--- PROMPT ---
Take every line in the entries that includes the word "through" and copy it.

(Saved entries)
Start of Block

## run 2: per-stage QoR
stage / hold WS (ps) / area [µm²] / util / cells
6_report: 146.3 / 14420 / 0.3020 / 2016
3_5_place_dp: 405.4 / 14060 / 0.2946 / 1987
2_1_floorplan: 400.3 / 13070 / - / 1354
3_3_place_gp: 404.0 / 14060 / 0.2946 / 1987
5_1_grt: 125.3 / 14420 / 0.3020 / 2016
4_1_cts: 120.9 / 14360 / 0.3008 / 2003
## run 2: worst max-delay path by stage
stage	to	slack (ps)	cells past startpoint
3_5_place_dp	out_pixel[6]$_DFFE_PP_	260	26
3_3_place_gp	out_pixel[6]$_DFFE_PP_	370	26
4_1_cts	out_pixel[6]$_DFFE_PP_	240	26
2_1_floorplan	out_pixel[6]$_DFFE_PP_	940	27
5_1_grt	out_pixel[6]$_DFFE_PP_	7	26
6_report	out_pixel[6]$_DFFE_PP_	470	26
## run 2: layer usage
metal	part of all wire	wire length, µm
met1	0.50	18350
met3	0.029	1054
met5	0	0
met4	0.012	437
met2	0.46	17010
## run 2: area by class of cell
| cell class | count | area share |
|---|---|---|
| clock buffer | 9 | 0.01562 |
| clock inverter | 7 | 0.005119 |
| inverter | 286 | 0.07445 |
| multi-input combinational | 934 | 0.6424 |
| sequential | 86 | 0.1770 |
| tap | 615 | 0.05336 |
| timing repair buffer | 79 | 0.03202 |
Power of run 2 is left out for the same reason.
==> config.mk <==
export PLATFORM = sky130hd
export DESIGN_NAME = makefile_dependency_tokenizer
export DESIGN_NICKNAME = d
export VERILOG_FILES = /design/src/design/mdt_pkg.sv /design/src/design/mdt_front.sv /design/src/design/mdt_queue.sv /design/src/design/mdt_back.sv /design/src/design/makefile_dependency_tokenizer.sv
export SDC_FILE = /design/constraint.sdc
export NUM_CORES = 1
export LEC_CHECK = 0
export BUFFER_PORTS_ARGS = -buffer_cell sky130_fd_sc_hd__buf_2
export CAP_MARGIN = 10
export CELL_PAD_IN_SITES_DETAIL_PLACEMENT = 0
export CELL_PAD_IN_SITES_GLOBAL_PLACEMENT = 1
export CORE_UTILIZATION = 58
export CTS_BUF_LIST = sky130_fd_sc_hd__clkbuf_8
export DETAILED_ROUTE_END_ITERATION = 8
export PLACE_DENSITY = 0.83
export SYNTH_ARGS = -nofsm -noshare
export SYNTH_HDL_FRONTEND = slang
export SYNTH_HIERARCHICAL = 1
export SYNTH_SLANG_ARGS = --single-unit
==> constraint.sdc <==
create_clock -name clk -period 13.65 [get_ports clk]
set_clock_uncertainty 0.2 [all_clocks]
set_input_delay 2.73 -clock clk [delete_from_list [all_inputs] [get_ports clk]]
set_output_delay 2.73 -clock clk [all_outputs]
set_load 0.02 [all_outputs]
==> src/design/mdt_pkg.sv <==
`timescale 1ns / 1ps
package mdt_pkg;

	localparam int MAX_EV   = 5;
	localparam int EV_IDX_W = $clog2(MAX_EV + 1);
	localparam int Q_DEPTH  = 4;
	localparam int Q_PTR_W  = $clog2(Q_DEPTH);
	localparam int Q_CNT_W  = $clog2(Q_DEPTH + 1);

	localparam logic [1:0] MODE_LINE    = 2'd0;
	localparam logic [1:0] MODE_COMMENT = 2'd1;
	localparam logic [1:0] MODE_OUTPUT  = 2'd2;
	localparam logic [1:0] MODE_INPUTS  = 2'd3;

	localparam logic [2:0] EV_OUT_CHAR  = 3'd0;
	localparam logic [2:0] EV_OUT_END   = 3'd1;
	localparam logic [2:0] EV_IN_CHAR   = 3'd2;
	localparam logic [2:0] EV_IN_END    = 3'd3;
	localparam logic [2:0] EV_RULE_END  = 3'd4;
	localparam logic [2:0] EV_ERROR     = 3'd5;
	localparam logic [2:0] EV_DONE      = 3'd6;
	localparam logic [2:0] EV_DISCARD   = 3'd7;

	localparam logic [7:0] CH_HASH    = 8'h23;
	localparam logic [7:0] CH_PERCENT = 8'h25;
	localparam logic [7:0] CH_COLON   = 8'h3A;
	localparam logic [7:0] CH_BSL     = 8'h5C;
	localparam logic [7:0] CH_NL      = 8'h0A;

	typedef struct packed {
		logic [1:0] mode;
		logic       pwb;   // previous byte was a backslash
		logic       bp;    // backslash held back
		logic       tok;   // name open
		logic       rho;   // rule has an output
		logic       err;
	} pstate_t;

	typedef struct packed {
		logic [2:0] kind;
		logic [7:0] ch;
	} event_t;

	typedef struct packed {
		event_t [MAX_EV-1:0]  ev;
		logic [EV_IDX_W-1:0] cnt;
	} bundle_t;

	typedef struct packed {
		pstate_t st;
		bundle_t b;
	} work_t;

	function automatic work_t ev_add(work_t w, logic [2:0] kind, logic [7:0] ch);
		work_t r;
		r = w;
		if (r.b.cnt < EV_IDX_W'(MAX_EV)) begin
			r.b.ev[r.b.cnt].kind = kind;
			r.b.ev[r.b.cnt].ch   = (kind == EV_OUT_CHAR || kind == EV_IN_CHAR) ? ch : 8'h00;
			r.b.cnt = r.b.cnt + 1'b1;
		end
		return r;
	endfunction

	function automatic logic [2:0] char_kind(logic [1:0] mode);
		return (mode == MODE_OUTPUT) ? EV_OUT_CHAR : EV_IN_CHAR;
	endfunction

	function automatic work_t raise_err(work_t w);
		work_t r;
		r = ev_add(w, EV_ERROR, 8'h00);
		r.st.err = 1'b1;
		return r;
	endfunction

	function automatic work_t flush_bs(work_t w);
		work_t r;
		r = w;
		if (r.st.bp) begin
			r = ev_add(r, char_kind(r.st.mode), CH_BSL);
			r.st.bp  = 1'b0;
			r.st.tok = 1'b1;
		end
		return r;
	endfunction

	function automatic work_t end_in(work_t w);
		work_t r;
		r = w;
		if (r.st.tok) begin
			r = ev_add(r, EV_IN_END, 8'h00);
			r.st.tok = 1'b0;
		end
		return r;
	endfunction

	function automatic work_t append_ch(work_t w, logic [7:0] c);
		work_t r;
		r = flush_bs(w);
		if (c == CH_BSL) begin
			r.st.bp = 1'b1;
		end else begin
			r = ev_add(r, char_kind(r.st.mode), c);
			r.st.tok = 1'b1;
		end
		return r;
	endfunction

	function automatic work_t close_rule(work_t w);
		work_t r;
		r = w;
		if (r.st.rho) begin
			r = ev_add(r, EV_RULE_END, 8'h00);
			r.st.rho = 1'b0;
		end
		return r;
	endfunction

	// One byte: next state plus the events it causes, in order.
	function automatic work_t step(pstate_t s, logic [7:0] c, logic eos);
		work_t w;
		logic  esc;
		logic  sp;
		logic  named;
		w       = '0;
		w.st    = s;
		esc     = s.pwb;
		sp      = c inside {8'h20, 8'h09, 8'h0A, 8'h0B, 8'h0C, 8'h0D};
		named   = (s.mode == MODE_OUTPUT) || (s.mode == MODE_INPUTS);
		if (!s.err) begin
			w.st.pwb = (c == CH_BSL);
			if (!esc && c == CH_HASH) begin
				if (s.mode == MODE_OUTPUT) begin
					w = ev_add(w, EV_DISCARD, 8'h00);
					w.st.tok = 1'b0;
					w.st.bp  = 1'b0;
				end else if (s.mode == MODE_INPUTS) begin
					w = end_in(w);
				end
				w.st.mode = MODE_COMMENT;
			end else if (!esc && c == CH_NL) begin
				if (s.mode == MODE_OUTPUT) begin
					w = raise_err(w);
				end else if (s.mode != MODE_LINE) begin
					w = end_in(w);
					w = close_rule(w);
					w.st.mode = MODE_LINE;
				end
			end else if (sp && (!esc || c == CH_NL)) begin
				if (s.mode == MODE_INPUTS) begin
					// escaped newline drops the held backslash
					if (esc)
						w.st.bp = 1'b0;
					w = end_in(w);
				end else if (s.mode == MODE_OUTPUT && esc) begin
					w = flush_bs(w);
				end
			end else if (!esc && c == CH_COLON) begin
				if (s.mode == MODE_OUTPUT) begin
					w = flush_bs(w);
					w = ev_add(w, EV_OUT_END, 8'h00);
					w.st.tok  = 1'b0;
					w.st.rho  = 1'b1;
					w.st.mode = MODE_INPUTS;
				end else if (s.mode != MODE_COMMENT) begin
					w = raise_err(w);
				end
			end else if (c == CH_HASH || c == CH_PERCENT || (esc && sp)) begin
				if (s.mode == MODE_LINE) begin
					w = raise_err(w);
				end else if (named) begin
					if (esc) begin
						w.st.bp  = 1'b0;
						w        = ev_add(w, char_kind(s.mode), c);
						w.st.tok = 1'b1;
					end else begin
						w = raise_err(w);
					end
				end
			end else begin
				if (s.mode == MODE_LINE) begin
					w.st.mode = MODE_OUTPUT;
					w = append_ch(w, c);
				end else if (named) begin
					w = append_ch(w, c);
				end
			end
		end
		if (eos) begin
			if (!w.st.err) begin
				if (w.st.mode == MODE_OUTPUT) begin
					w = raise_err(w);
				end else if (w.st.mode != MODE_LINE) begin
					w = flush_bs(w);
					w = end_in(w);
					w = close_rule(w);
				end
			end
			w = ev_add(w, EV_DONE, 8'h00);
			w.st = '0;
		end
		return w;
	endfunction

endpackage

==> src/design/mdt_front.sv <==
`timescale 1ns / 1ps
module mdt_front (
	input  logic             clk,
	input  logic             arst_n,
	input  logic             s_tvalid,
	output logic             s_tready,
	input  logic [7:0]       s_tdata,   // data_byte
	input  logic             s_tlast,   // end_of_stream
	input  logic             q_full,
	output logic             q_push,
	output mdt_pkg::bundle_t q_data
);
	import mdt_pkg::*;

	pstate_t st_q;
	work_t   nxt;
	logic    acc;

	assign s_tready = !q_full;
	assign acc      = s_tvalid && s_tready;
	assign nxt      = step(st_q, s_tdata, s_tlast);
	assign q_data   = nxt.b;
	// bytes that cause no event take no queue slot
	assign q_push   = acc && (nxt.b.cnt != '0);

	always_ff @(posedge clk or negedge arst_n) begin
		if (!arst_n) begin
			st_q <= '0;
		end else if (acc) begin
			st_q <= nxt.st;
		end
	end

endmodule

==> src/design/mdt_queue.sv <==
`timescale 1ns / 1ps
module mdt_queue (
	input  logic             clk,
	input  logic             arst_n,
	input  logic             push,
	input  mdt_pkg::bundle_t wdata,
	output logic             full,
	input  logic             pop,
	output logic             valid,
	output mdt_pkg::bundle_t rdata
);
	import mdt_pkg::*;

	bundle_t             mem_q [Q_DEPTH];
	logic [Q_PTR_W-1:0]  wr_q;
	logic [Q_PTR_W-1:0]  rd_q;
	logic [Q_CNT_W-1:0]  cnt_q;

	assign full  = (cnt_q == Q_CNT_W'(Q_DEPTH));
	assign valid = (cnt_q != '0);
	assign rdata = mem_q[rd_q];

	always_ff @(posedge clk) begin
		if (push)
			mem_q[wr_q] <= wdata;
	end

	always_ff @(posedge clk or negedge arst_n) begin
		if (!arst_n) begin
			wr_q  <= '0;
			rd_q  <= '0;
			cnt_q <= '0;
		end else begin
			if (push)
				wr_q <= wr_q + 1'b1;
			if (pop)
				rd_q <= rd_q + 1'b1;
			case ({push, pop})
				2'b10:   cnt_q <= cnt_q + 1'b1;
				2'b01:   cnt_q <= cnt_q - 1'b1;
				default: cnt_q <= cnt_q;
			endcase
		end
	end

	a_no_overflow: assert property (@(posedge clk) disable iff (!arst_n)
		push |-> !full) else $error("queue push while full");
	a_no_underflow: assert property (@(posedge clk) disable iff (!arst_n)
		pop |-> valid) else $error("queue pop while empty");
	a_cnt_range: assert property (@(posedge clk) disable iff (!arst_n)
		cnt_q <= Q_CNT_W'(Q_DEPTH)) else $error("queue count out of range");
	a_head_nonempty: assert property (@(posedge clk) disable iff (!arst_n)
		valid |-> (rdata.cnt != '0)) else $error("empty request in queue");

endmodule

==> src/design/mdt_back.sv <==
`timescale 1ns / 1ps
module mdt_back (
	input  logic             clk,
	input  logic             arst_n,
	input  logic             q_valid,
	input  mdt_pkg::bundle_t q_data,
	output logic             q_pop,
	output logic             m_tvalid,
	input  logic             m_tready,
	output logic [7:0]       m_tdata,   // char_value
	output logic [2:0]       m_tuser,   // event_kind
	output logic             m_tlast    // last_of_run
);
	import mdt_pkg::*;

	logic [EV_IDX_W-1:0] idx_q;
	logic                vld_q;
	logic [2:0]          kind_q;
	logic [7:0]          ch_q;
	logic                last_q;
	logic                load;
	logic                is_last;

	assign load    = q_valid && (!vld_q || m_tready);
	assign is_last = (idx_q == q_data.cnt - 1'b1);
	assign q_pop   = load && is_last;

	assign m_tvalid = vld_q;
	assign m_tdata  = ch_q;
	assign m_tuser  = kind_q;
	assign m_tlast  = last_q;

	always_ff @(posedge clk or negedge arst_n) begin
		if (!arst_n) begin
			vld_q <= 1'b0;
			idx_q <= '0;
		end else if (load) begin
			vld_q <= 1'b1;
			idx_q <= is_last ? '0 : idx_q + 1'b1;
		end else if (m_tready) begin
			vld_q <= 1'b0;
		end
	end

	always_ff @(posedge clk) begin
		if (load) begin
			kind_q <= q_data.ev[idx_q].kind;
			ch_q   <= q_data.ev[idx_q].ch;
			last_q <= is_last;
		end
	end

	a_idx_in_range: assert property (@(posedge clk) disable iff (!arst_n)
		q_valid |-> (idx_q < q_data.cnt)) else $error("event index past request");
	a_idx_rewind: assert property (@(posedge clk) disable iff (!arst_n)
		q_pop |=> (idx_q == '0)) else $error("index not rewound after pop");

endmodule

==> src/design/makefile_dependency_tokenizer.sv <==
`timescale 1ns / 1ps
// Dependency-file tokenizer. Bytes enter on the s_ stream at up to one per
// cycle (s_tlast marks the final byte of a file, which closes the stream and
// returns the parser to its reset state). Each byte causes zero to five
// events on the m_ stream, one event per cycle while m_tready is high, the
// last event of each byte flagged by m_tlast. The classifier updates the
// parse state per byte and hands each byte's non-empty event group to a
// four-entry queue; the serializer drains one event per cycle from the queue
// head while m_tready is high. A byte's events leave the output one by one,
// and the input keeps flowing until the queue fills. From byte to first
// event, a group passes through the queue and then the output register.
module makefile_dependency_tokenizer (
	input  logic       clk,
	input  logic       arst_n,
	input  logic       s_tvalid,
	output logic       s_tready,
	input  logic [7:0] s_tdata,    // [7:0] data_byte
	input  logic       s_tlast,
	output logic       m_tvalid,
	input  logic       m_tready,
	output logic [7:0] m_tdata,    // [7:0] char_value
	output logic [2:0] m_tuser,    // [2:0] event_kind
	output logic       m_tlast
);
	import mdt_pkg::*;

	logic    q_full;
	logic    q_push;
	logic    q_pop;
	logic    q_valid;
	bundle_t q_wdata;
	bundle_t q_rdata;

	mdt_front u_front (
		.clk      (clk),
		.arst_n   (arst_n),
		.s_tvalid (s_tvalid),
		.s_tready (s_tready),
		.s_tdata  (s_tdata),
		.s_tlast  (s_tlast),
		.q_full   (q_full),
		.q_push   (q_push),
		.q_data   (q_wdata)
	);

	mdt_queue u_queue (
		.clk    (clk),
		.arst_n (arst_n),
		.push   (q_push),
		.wdata  (q_wdata),
		.full   (q_full),
		.pop    (q_pop),
		.valid  (q_valid),
		.rdata  (q_rdata)
	);

	mdt_back u_back (
		.clk      (clk),
		.arst_n   (arst_n),
		.q_valid  (q_valid),
		.q_data   (q_rdata),
		.q_pop    (q_pop),
		.m_tvalid (m_tvalid),
		.m_tready (m_tready),
		.m_tdata  (m_tdata),
		.m_tuser  (m_tuser),
		.m_tlast  (m_tlast)
	);

endmodule

==> out/metrics.yaml <==
power_mw: 2.70
r2r_end: "u_queue/mem_q[0][1]$_DFFE_PP_"
pwr-share-seq_pct: 43.9
globalRouteOverflowTotal: 0
core_mm2: 0.0227
power_switching_share_pct: 32.8
ys.flop_type: "edfxtp_1"
synth_seq_area_share_pct: 57.7
hp-start: "u_queue/cnt_q[2]$_DFFE_PN0P_"
drive_above_1_share_pct: 20.3
r2r_cells: 23
nets: 993
layout_commonest_cell: "edfxtp_1"
peakVddDrop_mv: 0.126
holdWs_ns: 0.287
gp_congestion: 0.953
cts_resized: 0
required_ns: 13.63
post-cts-setup-buffer-count: 0
cp-start-kind: "input pin"
critPathLaunch: "s_tdata[5]"
routed_wl_um: 29000
cts_made_buffers: 41
antennaDiodeCount: 0
outcome: "complete, no violations"
drtIter0Drc: 814
netlist_instances: 967
area_growth_pct: 4.69
cts_root_buffer: "clkbuf_8"
worst_pin_slew_ns: 1.07
port_buffers: 26
clk_path_buf_depth: 3
dp_hpwl_um: 19200
start_util_pct: 59.3
regArea_mm2: 0.00778
setup_viol: 0
via_per_inst: 6.36
die_w_um: 154
grt_pass1_wl_um: 45200
combPwrFrac_pct: 33.3
path_clk_slew_ns: 0.06
synth_area_mm2: 0.0135
max_slew_margin_pct: 27.8
wire_per_inst_um: 22.8
cts_tree: "done"
synth-seq-cells: 262
power.net_switching_uw: 885
fin_crit_sh_pct: 75.4
p_per_area_mw_per_mm2: 192
hold_viol: 0
critical_path.max_fanout: 30
dr.pass1.iters: 5
yosysUniqueCellTypes: 92
antenna_found_initial: 0
leakagePower_nw: 5.00
ioPinCount: 27
drc: 0
synth_edf_count: 244
fmax_ghz: 0.0972
critPathCaptureType: "flip-flop"
grt_max_degree: 60
finalNonFillerCells: 1273
hold_class: "flip-flop to flip-flop"
setup.worst_path.end: "u_queue/mem_q[0][1]$_DFFE_PP_"
layout_common_cells: "edfxtp_1 (244), nand2_1 (83), mux4_2 (69)"
critPathArrivalTime_ns: 10.27
grt_use_total_pct: 25.2
cts.sinks: 262
worstReg2RegStart: "u_front/st_q[5]$_DFFE_PN0P_"
path_class: "input pin to flip-flop"
syn_avg_cell_area_um2: 13.9
yosys_warnings: 6
rsz0062_at_grt: "false"
power_frac_clock_pct: 22.8
finalCriticalPeriod_ns: 10.29
tns_ns: 0
clkLatencyLatePin_ns: 0.54
async_reset_ff_share_pct: 6.87
htreeDepth: 2
multiInputGateArea_mm2: 0.00480
slew_viol_final: 0
postRouteAntennaNets: 0
die_h_um: 154
n_fill_cell: 1671
die-area_mm2: 0.0238
hold_buffers: 0
fin_util_pct: 62.1
dp.cells: 1197
p_int_mw: 1.82
maxCapViolCount: 0
vias: 8097
grt_pass1_vias: 7912
reg2reg_slack_ns: 5.24
fp-row-count: 55
==> layer usage <==
metal / routed length [µm] / vias to the layer above / GRT usage (%)
met3: 1810 / 52 / 4.23
met2: 14100 / 350 / 40.6
met4: 786 / 0 / 8.58
met1: 12300 / 4020 / 35.1
li1: - / 3675 / -
met5: 0 / - / 0
==> cell usage after synthesis (4+ instances only) <==
cell / count / area (µm²)
o211ai_1: 8 / 60.1
buf_6: 7 / 78.8
xnor2_1: 4 / 35.0
a22o_1: 9 / 78.8
clkbuf_1: 20 / 75.1
nor4_1: 5 / 31.3
a21o_1: 6 / 45.0
nor2_1: 47 / 176
or3_1: 5 / 31.3
a41oi_1: 4 / 35.0
buf_4: 60 / 450
or4_1: 4 / 30.0
o21ai_0: 38 / 190
o2111ai_1: 5 / 43.8
a21oi_1: 33 / 165
and3_1: 14 / 87.6
a22oi_1: 8 / 60.1
nand2b_1: 9 / 56.3
a31oi_1: 11 / 68.8
o21a_1: 9 / 67.6
ha_1: 23 / 288
or2_2: 4 / 25.0
o22ai_1: 5 / 31.3
buf_2: 15 / 75.1
and2_1: 17 / 106
nand3_1: 22 / 110
a211oi_1: 5 / 37.5
xor2_1: 6 / 52.6
dfrtp_1: 18 / 450
edfxtp_1: 244 / 7330
nand2_1: 83 / 312
mux4_2: 69 / 1550
buf_12: 6 / 120
o311ai_0: 5 / 43.8
nand4_1: 4 / 25.0
nor2b_1: 5 / 31.3
inv_1: 39 / 146
nor3_1: 15 / 75.1
==> critical path, stage by stage <==
cell and delay, ns:
buf_2 0.16, nor4_4 0.51, nand4_4 0.20, a22oi_2 0.59
a41oi_1 0.20, o21a_1 0.20, nand2_1 0.40, clkinv_1 0.39
ha_1 0.47, nand2_1 0.15, a21oi_1 0.08, o21ai_0 0.34
nand3b_1 0.15, nand2_1 0.26, ha_1 0.30, or4_1 0.51
o221a_2 0.16, ha_1 0.28, nand2_1 0.05, o221a_2 0.26
a31oi_1 0.51, and2_2 0.80, buf_4 0.52
==> logic make-up (layout without fill, tap and decap cells) <==
| family | count (synthesis) | after routing | share of synthesized area (%) |
|---|---|---|---|
| other cells | 1 | 16 | 0.0278 |
| simple gates | 260 | 260 | 10.2 |
| xor+xnor | 11 | 11 | 0.817 |
| mux | 72 | 72 | 11.8 |
| compound gates | 187 | 187 | 10.0 |
| buf+inv | 150 | 156 | 7.10 |
| fa+ha+maj | 24 | 24 | 2.28 |
| flops | 262 | 262 | 57.7 |
==> through the flow <==
step                cell area (µm²)  setup slack [ns]
finish                        14100              3.36
global route                  14100              2.82
CTS                           14100              3.48
detailed placement            13300              2.89
global placement              13300              2.98
floorplan                     13500              4.00
==> worst min path at each step <==
stage	to	slack, ns	cells past startpoint
4_1_cts	u_queue/cnt_q[2]$_DFFE_PN0P_	0.29	1
6_report	u_queue/cnt_q[2]$_DFFE_PN0P_	0.29	1
3_3_place_gp	u_queue/cnt_q[2]$_DFFE_PN0P_	0.27	1
2_1_floorplan	u_queue/cnt_q[2]$_DFFE_PN0P_	0.25	1
3_5_place_dp	u_queue/cnt_q[2]$_DFFE_PN0P_	0.28	1
5_1_grt	u_queue/cnt_q[2]$_DFFE_PN0P_	0.30	1
==> final cells by class <==
class / instances / area share, %
inverter: 41 / 1.09
clock inverter: 34 / 1.51
tap: 285 / 2.53
sequential: 262 / 55.2
clock buffer: 41 / 4.00
timing repair buffer: 40 / 1.67
multi-input combinational: 570 / 34.0
==> power groups by stage <==
| stage | sequential, mW | combinational (mW) | clock [mW] |
|---|---|---|---|
| 2_1_floorplan | 1.19 | 0.756 | 0 |
| 3_3_place_gp | 1.20 | 0.896 | 0 |
| 3_5_place_dp | 1.21 | 0.907 | 0 |
| 4_1_cts | 1.19 | 0.909 | 0.630 |
| 5_1_grt | 1.21 | 0.982 | 0.661 |
| 6_report | 1.19 | 0.900 | 0.616 |
==> sequential cells by signal, indices dropped and copies added, names as in the netlist <==
| register | count |
|---|---|
| u_back/idx_q | 3 |
| u_back/m_tdata | 8 |
| u_back/m_tlast | 1 |
| u_back/m_tuser | 3 |
| u_back/m_tvalid | 1 |
| u_front/st_q | 7 |
| u_queue/cnt_q | 3 |
| u_queue/mem_q | 232 |
| u_queue/rd_q | 2 |
| u_queue/wr_q | 2 |
Power figures use the tool's default switching activity.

End of Block

--- FINAL ANSWER ---
// event, a group passes through the queue and then the output register.
==> through the flow <==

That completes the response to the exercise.